Rules & Licenses · Finger Lakes
Seneca Food Permits Split Temporary From Mobile
Seneca County's permit-to-operate form separates temporary food, mobile food, signatures, insurance paperwork, and the opening-date clock.
Published July 6, 2026 · Last verified July 6, 2026
A food table at a Seneca County event and a food truck on the move can sound like the same problem. The permit-to-operate form treats them as different lanes.
The form lists temporary food as a facility type, then gives temporary food service establishments their own Section C. Mobile food service vehicles and pushcarts go to Section D, with a commissary name and food list. That split is the clue to sort the plan before the menu is announced.

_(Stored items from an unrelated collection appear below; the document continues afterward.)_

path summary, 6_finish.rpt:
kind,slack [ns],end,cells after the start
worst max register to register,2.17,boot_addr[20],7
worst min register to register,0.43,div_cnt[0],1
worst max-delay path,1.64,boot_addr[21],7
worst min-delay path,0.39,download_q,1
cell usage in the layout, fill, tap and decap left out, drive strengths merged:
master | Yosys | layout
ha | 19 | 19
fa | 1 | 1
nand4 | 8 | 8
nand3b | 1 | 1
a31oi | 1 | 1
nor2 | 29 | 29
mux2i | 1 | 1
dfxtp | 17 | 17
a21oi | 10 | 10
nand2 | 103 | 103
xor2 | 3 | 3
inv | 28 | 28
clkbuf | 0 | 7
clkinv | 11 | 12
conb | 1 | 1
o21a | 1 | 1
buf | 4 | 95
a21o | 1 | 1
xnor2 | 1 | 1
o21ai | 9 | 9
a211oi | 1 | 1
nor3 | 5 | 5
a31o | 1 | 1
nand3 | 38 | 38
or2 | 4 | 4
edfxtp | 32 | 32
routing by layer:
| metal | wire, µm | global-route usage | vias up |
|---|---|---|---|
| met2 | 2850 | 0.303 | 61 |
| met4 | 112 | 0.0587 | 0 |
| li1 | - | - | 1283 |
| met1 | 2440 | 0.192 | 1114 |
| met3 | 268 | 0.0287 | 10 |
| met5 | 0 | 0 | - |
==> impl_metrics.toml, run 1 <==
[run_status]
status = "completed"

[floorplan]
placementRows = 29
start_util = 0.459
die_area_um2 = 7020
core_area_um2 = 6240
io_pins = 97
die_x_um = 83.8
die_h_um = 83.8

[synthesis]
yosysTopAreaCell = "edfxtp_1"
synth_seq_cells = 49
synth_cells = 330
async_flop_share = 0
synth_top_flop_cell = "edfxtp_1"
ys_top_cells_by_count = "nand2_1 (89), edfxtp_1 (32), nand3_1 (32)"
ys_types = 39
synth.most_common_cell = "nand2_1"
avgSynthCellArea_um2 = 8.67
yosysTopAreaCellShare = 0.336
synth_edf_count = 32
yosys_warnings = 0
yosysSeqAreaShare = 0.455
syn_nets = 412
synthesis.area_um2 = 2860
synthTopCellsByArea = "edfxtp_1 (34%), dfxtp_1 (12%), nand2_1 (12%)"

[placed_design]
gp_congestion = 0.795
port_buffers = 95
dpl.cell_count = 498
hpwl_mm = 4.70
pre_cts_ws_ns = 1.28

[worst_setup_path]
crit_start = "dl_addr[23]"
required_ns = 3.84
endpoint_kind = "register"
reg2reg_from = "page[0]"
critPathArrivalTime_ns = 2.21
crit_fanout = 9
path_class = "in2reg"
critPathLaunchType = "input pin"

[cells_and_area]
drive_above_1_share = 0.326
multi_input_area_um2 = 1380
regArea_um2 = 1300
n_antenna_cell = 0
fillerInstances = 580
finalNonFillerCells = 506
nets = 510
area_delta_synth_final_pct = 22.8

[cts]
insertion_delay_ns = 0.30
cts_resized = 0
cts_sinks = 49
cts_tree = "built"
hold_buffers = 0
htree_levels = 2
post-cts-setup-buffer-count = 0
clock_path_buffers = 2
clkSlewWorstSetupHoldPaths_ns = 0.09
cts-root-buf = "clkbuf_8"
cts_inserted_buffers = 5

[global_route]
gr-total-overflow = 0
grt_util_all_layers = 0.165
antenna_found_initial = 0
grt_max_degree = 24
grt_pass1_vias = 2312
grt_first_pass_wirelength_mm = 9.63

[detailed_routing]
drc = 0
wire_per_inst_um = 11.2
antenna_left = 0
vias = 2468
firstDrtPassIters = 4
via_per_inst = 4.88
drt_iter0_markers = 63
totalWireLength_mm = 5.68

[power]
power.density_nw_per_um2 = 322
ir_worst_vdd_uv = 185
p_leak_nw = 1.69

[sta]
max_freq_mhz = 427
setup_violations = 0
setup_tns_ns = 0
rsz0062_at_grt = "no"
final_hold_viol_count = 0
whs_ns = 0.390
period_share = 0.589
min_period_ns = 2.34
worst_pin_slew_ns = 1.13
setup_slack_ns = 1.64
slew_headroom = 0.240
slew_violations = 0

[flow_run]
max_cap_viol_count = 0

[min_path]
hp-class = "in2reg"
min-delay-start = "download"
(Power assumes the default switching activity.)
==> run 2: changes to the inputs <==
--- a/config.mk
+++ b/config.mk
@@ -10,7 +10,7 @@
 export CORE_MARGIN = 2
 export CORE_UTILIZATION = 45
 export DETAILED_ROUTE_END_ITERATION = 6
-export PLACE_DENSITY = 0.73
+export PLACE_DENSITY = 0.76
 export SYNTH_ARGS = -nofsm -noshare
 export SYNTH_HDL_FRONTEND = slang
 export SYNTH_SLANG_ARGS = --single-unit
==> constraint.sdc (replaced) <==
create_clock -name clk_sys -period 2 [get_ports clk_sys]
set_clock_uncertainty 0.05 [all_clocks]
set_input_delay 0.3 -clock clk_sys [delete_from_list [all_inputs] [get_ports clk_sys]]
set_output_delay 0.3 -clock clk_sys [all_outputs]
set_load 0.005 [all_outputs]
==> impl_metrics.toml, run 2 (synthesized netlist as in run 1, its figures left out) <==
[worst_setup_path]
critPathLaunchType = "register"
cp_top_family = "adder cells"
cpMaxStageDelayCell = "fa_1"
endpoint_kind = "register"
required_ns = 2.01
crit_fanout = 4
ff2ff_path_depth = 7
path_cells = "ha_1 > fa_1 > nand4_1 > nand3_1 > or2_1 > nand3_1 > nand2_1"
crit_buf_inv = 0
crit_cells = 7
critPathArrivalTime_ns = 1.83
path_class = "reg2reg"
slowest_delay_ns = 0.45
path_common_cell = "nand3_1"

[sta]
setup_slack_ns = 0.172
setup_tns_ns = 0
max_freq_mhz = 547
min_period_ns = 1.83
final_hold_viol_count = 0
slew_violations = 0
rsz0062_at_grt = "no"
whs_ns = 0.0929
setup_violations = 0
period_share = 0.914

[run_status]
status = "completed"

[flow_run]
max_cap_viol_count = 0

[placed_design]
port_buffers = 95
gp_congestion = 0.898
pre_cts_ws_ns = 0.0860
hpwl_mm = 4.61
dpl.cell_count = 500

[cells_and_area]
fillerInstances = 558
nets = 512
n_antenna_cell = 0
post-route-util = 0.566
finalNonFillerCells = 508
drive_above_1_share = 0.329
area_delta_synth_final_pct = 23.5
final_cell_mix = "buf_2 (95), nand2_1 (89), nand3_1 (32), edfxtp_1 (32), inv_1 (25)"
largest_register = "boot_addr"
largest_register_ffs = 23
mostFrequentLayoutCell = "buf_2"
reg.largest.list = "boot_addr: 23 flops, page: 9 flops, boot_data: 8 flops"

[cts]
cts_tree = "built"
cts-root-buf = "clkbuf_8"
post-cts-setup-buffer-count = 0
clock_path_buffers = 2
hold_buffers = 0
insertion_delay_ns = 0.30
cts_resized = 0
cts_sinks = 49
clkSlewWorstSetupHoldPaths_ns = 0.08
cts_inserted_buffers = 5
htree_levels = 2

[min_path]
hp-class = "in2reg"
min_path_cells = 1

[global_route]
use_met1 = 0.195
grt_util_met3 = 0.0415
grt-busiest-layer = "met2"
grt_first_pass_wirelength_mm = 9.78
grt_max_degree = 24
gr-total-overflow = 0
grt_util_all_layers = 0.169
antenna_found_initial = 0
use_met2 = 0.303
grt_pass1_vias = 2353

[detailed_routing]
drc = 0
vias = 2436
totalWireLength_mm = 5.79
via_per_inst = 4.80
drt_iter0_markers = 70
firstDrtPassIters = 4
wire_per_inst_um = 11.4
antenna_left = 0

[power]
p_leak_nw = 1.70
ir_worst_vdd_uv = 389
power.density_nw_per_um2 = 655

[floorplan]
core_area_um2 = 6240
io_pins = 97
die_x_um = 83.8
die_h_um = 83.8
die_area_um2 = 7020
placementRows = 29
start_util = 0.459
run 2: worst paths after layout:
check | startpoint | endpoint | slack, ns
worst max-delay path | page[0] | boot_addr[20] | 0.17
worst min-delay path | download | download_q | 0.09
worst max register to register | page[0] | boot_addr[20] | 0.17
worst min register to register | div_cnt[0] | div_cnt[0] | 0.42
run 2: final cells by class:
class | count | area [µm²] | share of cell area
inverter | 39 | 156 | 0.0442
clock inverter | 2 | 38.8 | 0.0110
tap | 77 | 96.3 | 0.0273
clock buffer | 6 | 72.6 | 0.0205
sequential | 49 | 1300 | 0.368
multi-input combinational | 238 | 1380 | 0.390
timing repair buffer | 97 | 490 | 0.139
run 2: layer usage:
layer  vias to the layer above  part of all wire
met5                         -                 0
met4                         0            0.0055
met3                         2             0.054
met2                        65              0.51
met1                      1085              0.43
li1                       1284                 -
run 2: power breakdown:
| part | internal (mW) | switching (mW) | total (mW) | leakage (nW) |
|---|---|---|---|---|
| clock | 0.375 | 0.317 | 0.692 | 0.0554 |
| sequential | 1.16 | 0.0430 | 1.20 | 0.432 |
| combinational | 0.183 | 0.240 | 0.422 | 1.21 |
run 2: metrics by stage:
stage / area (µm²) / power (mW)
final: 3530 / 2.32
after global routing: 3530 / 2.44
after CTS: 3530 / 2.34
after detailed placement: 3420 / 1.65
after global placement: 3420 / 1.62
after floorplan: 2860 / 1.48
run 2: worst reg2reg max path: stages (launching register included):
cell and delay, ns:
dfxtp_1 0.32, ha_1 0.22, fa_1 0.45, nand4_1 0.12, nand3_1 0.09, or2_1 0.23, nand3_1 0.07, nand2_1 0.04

For a temporary booth, keep the event name, event location, supplier list, food-prep plan, serving plan, operator name, opening date, and closing date together. For a truck or pushcart, add the vehicle or pushcart details and commissary information instead of borrowing the temporary-event answers.
Every applicant has core homework too. Sections A, B, G, and H are required, and the form calls for workers’ compensation and disability insurance paperwork or an exemption. The signed application goes back with the fee at least 30 days before the expected opening date. Operating without a valid permit is treated as a State Sanitary Code violation, so this is not a day-before-the-fair chore. It is a folder to start while the event plan is still flexible.